Work request ▸
In the records that come next, find every line with "else". Return those lines.

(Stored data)
☆ ☆ ☆

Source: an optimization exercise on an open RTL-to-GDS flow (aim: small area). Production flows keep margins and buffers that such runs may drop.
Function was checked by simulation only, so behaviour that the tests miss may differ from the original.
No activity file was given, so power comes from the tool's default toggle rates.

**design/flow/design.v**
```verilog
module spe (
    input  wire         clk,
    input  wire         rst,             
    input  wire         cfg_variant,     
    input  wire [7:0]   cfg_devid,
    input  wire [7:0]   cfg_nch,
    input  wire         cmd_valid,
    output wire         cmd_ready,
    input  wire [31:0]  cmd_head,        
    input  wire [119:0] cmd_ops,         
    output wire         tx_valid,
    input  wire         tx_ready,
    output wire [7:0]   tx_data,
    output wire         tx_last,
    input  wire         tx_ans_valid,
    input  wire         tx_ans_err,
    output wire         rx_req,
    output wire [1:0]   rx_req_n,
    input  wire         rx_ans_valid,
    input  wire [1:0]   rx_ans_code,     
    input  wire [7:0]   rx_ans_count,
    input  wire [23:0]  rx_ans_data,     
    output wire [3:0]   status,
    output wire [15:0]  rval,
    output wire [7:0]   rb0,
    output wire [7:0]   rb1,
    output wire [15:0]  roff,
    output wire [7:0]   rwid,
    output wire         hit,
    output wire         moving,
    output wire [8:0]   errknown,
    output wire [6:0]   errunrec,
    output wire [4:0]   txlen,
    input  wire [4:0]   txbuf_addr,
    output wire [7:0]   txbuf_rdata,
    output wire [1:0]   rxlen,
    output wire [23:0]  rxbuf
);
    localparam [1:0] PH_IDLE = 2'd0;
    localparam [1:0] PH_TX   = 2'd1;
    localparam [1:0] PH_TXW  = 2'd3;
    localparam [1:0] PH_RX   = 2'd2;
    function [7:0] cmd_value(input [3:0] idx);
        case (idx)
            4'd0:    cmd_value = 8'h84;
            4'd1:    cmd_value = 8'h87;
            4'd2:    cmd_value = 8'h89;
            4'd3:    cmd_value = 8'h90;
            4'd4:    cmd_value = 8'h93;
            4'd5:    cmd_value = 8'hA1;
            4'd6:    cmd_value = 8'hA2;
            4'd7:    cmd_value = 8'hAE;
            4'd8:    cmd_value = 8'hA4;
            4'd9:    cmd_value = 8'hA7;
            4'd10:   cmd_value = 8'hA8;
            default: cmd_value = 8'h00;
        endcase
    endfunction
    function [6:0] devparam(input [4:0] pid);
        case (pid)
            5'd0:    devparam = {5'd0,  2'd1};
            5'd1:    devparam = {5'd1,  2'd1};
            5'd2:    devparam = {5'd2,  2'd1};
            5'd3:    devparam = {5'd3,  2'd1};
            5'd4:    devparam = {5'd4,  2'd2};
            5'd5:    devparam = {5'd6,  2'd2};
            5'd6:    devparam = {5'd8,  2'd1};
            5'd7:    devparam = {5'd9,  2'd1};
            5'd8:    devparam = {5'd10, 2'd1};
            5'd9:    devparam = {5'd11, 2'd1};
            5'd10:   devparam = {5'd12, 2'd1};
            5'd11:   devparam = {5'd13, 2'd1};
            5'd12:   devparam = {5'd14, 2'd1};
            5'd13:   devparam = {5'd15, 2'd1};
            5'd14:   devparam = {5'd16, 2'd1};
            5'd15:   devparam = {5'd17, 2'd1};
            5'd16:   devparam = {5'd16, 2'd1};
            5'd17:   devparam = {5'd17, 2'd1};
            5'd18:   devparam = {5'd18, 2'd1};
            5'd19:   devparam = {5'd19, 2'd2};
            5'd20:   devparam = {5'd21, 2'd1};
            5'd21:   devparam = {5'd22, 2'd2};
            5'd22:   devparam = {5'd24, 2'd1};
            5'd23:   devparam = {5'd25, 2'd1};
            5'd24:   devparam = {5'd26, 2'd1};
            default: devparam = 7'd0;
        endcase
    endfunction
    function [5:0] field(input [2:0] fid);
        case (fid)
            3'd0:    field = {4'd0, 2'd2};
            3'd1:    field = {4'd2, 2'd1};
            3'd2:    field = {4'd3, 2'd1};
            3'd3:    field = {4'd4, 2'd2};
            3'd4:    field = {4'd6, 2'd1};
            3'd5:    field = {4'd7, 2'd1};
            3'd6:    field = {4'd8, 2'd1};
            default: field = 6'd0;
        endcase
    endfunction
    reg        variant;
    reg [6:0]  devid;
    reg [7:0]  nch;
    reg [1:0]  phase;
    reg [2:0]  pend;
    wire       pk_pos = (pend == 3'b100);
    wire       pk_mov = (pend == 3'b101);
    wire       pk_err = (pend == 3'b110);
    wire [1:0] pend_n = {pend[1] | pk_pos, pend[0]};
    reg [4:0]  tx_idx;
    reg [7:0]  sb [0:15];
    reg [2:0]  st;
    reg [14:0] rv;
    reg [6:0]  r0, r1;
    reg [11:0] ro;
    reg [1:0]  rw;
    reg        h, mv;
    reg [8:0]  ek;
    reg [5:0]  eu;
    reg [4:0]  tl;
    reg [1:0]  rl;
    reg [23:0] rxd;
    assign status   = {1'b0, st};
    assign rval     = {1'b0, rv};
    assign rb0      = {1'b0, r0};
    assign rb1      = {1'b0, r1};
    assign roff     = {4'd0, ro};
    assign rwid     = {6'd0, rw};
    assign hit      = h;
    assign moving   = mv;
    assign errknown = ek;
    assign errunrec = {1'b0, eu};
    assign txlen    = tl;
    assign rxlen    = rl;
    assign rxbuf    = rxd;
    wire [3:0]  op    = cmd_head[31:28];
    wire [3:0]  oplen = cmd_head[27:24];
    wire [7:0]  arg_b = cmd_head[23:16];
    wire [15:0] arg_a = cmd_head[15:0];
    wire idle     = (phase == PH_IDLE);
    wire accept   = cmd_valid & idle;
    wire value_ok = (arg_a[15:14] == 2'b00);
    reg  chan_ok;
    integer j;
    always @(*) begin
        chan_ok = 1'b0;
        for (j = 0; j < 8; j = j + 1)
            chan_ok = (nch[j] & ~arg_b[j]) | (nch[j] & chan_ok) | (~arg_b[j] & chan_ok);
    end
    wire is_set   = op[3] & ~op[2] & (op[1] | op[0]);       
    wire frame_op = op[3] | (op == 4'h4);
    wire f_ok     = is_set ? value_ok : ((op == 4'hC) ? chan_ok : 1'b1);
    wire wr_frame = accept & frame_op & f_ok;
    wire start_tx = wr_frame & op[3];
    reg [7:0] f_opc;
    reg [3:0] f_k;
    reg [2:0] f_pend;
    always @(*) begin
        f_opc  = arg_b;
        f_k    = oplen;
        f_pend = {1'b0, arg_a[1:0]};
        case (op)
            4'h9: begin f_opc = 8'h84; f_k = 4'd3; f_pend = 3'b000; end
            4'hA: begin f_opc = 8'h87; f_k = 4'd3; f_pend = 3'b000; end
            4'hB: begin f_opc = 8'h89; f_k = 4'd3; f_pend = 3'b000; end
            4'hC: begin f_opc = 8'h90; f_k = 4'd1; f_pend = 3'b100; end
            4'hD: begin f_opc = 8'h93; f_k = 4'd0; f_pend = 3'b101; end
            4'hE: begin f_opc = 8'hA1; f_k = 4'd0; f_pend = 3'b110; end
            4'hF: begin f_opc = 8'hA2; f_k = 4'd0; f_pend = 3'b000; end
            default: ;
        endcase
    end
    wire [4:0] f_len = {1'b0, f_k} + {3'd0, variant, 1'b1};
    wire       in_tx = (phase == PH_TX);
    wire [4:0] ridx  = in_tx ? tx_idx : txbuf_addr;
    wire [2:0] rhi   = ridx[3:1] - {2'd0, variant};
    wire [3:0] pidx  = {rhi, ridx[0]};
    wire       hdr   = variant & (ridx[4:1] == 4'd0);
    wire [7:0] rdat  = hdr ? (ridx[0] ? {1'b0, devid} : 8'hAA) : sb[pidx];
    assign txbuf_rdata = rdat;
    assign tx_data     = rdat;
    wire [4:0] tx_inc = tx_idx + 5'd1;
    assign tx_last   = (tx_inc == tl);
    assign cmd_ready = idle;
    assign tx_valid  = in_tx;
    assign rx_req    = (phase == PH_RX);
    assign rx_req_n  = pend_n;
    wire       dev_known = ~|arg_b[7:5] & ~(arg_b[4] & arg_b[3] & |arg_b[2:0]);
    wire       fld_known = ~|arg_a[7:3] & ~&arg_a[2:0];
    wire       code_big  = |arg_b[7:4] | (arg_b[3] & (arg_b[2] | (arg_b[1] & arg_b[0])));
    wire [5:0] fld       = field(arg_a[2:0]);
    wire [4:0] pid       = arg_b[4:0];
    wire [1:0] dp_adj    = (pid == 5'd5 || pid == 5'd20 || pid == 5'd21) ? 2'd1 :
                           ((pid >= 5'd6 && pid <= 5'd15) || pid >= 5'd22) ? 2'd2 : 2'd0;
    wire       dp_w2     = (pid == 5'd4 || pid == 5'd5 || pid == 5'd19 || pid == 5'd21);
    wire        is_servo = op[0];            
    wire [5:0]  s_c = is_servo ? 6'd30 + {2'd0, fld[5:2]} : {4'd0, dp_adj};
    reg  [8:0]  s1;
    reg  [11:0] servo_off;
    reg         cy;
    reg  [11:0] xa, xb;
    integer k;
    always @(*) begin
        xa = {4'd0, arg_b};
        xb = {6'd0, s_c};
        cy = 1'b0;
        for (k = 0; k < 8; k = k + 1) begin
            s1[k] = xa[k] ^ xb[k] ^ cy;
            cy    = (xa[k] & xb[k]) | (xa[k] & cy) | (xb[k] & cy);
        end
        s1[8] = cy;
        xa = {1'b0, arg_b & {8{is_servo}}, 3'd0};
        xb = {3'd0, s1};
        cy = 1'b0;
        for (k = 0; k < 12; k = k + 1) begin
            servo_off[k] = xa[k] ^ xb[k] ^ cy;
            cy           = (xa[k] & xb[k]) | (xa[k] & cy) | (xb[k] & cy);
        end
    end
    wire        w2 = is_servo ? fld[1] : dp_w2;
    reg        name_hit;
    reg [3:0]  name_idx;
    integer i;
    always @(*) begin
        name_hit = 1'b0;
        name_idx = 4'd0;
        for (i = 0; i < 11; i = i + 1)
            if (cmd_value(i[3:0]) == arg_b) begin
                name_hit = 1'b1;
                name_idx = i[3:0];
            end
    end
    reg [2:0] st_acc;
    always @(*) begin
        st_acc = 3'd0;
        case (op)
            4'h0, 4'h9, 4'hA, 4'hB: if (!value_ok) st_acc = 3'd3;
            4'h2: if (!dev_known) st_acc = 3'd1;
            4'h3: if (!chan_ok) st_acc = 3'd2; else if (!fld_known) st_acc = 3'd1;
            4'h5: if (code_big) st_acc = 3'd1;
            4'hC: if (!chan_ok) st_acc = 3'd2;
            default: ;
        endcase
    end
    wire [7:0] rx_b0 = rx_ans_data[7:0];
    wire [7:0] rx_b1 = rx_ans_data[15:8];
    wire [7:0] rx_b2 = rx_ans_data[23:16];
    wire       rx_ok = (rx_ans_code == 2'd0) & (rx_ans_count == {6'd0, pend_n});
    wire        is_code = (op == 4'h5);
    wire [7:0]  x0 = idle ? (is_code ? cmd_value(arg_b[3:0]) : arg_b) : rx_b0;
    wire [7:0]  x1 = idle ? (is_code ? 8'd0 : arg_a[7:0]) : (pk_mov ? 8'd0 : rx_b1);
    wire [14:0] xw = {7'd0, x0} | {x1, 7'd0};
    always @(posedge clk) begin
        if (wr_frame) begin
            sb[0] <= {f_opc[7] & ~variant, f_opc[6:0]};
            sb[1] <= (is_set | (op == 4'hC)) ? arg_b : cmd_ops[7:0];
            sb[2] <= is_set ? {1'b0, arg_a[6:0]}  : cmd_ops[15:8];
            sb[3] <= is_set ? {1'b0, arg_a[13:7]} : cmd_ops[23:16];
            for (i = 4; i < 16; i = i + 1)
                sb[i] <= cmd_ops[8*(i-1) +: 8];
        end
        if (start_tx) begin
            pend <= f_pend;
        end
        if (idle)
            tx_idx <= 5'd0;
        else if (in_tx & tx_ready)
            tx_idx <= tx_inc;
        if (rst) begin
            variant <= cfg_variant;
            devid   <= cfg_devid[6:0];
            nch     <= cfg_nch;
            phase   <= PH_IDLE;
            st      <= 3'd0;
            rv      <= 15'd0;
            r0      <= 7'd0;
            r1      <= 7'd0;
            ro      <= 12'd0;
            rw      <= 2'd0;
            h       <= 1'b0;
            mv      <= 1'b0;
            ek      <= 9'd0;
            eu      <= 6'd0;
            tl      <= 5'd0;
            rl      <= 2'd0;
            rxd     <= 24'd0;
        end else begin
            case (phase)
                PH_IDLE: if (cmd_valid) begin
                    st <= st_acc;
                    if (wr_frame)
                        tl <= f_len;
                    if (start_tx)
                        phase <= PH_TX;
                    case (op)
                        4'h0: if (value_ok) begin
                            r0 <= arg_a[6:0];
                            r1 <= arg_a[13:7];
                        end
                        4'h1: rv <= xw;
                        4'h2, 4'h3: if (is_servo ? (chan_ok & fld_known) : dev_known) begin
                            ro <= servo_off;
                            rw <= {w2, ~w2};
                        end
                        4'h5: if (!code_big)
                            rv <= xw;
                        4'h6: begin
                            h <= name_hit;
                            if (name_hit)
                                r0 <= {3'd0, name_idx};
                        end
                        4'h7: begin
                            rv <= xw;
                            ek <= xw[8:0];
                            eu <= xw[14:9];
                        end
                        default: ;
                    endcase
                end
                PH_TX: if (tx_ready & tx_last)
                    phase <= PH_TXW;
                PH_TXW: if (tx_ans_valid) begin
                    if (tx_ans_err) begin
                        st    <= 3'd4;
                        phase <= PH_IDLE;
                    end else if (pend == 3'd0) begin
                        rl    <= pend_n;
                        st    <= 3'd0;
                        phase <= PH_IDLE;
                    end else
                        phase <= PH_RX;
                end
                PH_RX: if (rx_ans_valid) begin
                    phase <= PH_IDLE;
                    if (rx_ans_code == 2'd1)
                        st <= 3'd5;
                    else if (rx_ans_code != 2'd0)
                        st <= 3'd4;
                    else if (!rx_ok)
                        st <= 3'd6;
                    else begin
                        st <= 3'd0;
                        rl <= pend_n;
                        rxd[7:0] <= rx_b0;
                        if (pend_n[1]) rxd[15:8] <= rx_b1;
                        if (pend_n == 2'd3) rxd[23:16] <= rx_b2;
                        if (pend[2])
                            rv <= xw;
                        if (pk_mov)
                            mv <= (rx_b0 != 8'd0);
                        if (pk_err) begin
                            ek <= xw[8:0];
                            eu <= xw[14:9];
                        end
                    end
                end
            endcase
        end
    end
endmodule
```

☆ ☆ ☆

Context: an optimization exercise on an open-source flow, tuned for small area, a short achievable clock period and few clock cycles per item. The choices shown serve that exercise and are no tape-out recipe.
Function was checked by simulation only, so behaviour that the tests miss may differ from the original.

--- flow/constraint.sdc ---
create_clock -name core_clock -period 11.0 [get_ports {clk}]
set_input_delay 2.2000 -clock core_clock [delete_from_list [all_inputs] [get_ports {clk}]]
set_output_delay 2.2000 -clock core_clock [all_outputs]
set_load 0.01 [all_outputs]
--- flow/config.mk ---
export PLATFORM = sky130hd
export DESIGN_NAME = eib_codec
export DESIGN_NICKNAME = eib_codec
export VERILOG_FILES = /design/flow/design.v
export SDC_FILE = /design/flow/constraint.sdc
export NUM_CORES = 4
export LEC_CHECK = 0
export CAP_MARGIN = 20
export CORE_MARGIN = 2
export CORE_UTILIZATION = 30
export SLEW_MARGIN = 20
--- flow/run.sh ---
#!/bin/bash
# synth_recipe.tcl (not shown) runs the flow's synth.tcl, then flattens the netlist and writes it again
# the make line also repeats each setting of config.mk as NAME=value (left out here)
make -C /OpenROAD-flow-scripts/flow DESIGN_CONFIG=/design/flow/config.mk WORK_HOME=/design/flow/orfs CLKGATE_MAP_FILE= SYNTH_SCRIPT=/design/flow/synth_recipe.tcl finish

☆ ☆ ☆

Exercise solution ▸
            4'h3: if (!chan_ok) st_acc = 3'd2; else if (!fld_known) st_acc = 3'd1;
        else if (in_tx & tx_ready)
        end else begin
                    end else if (pend == 3'd0) begin
                    end else
                    else if (rx_ans_code != 2'd0)
                    else if (!rx_ok)
                    else begin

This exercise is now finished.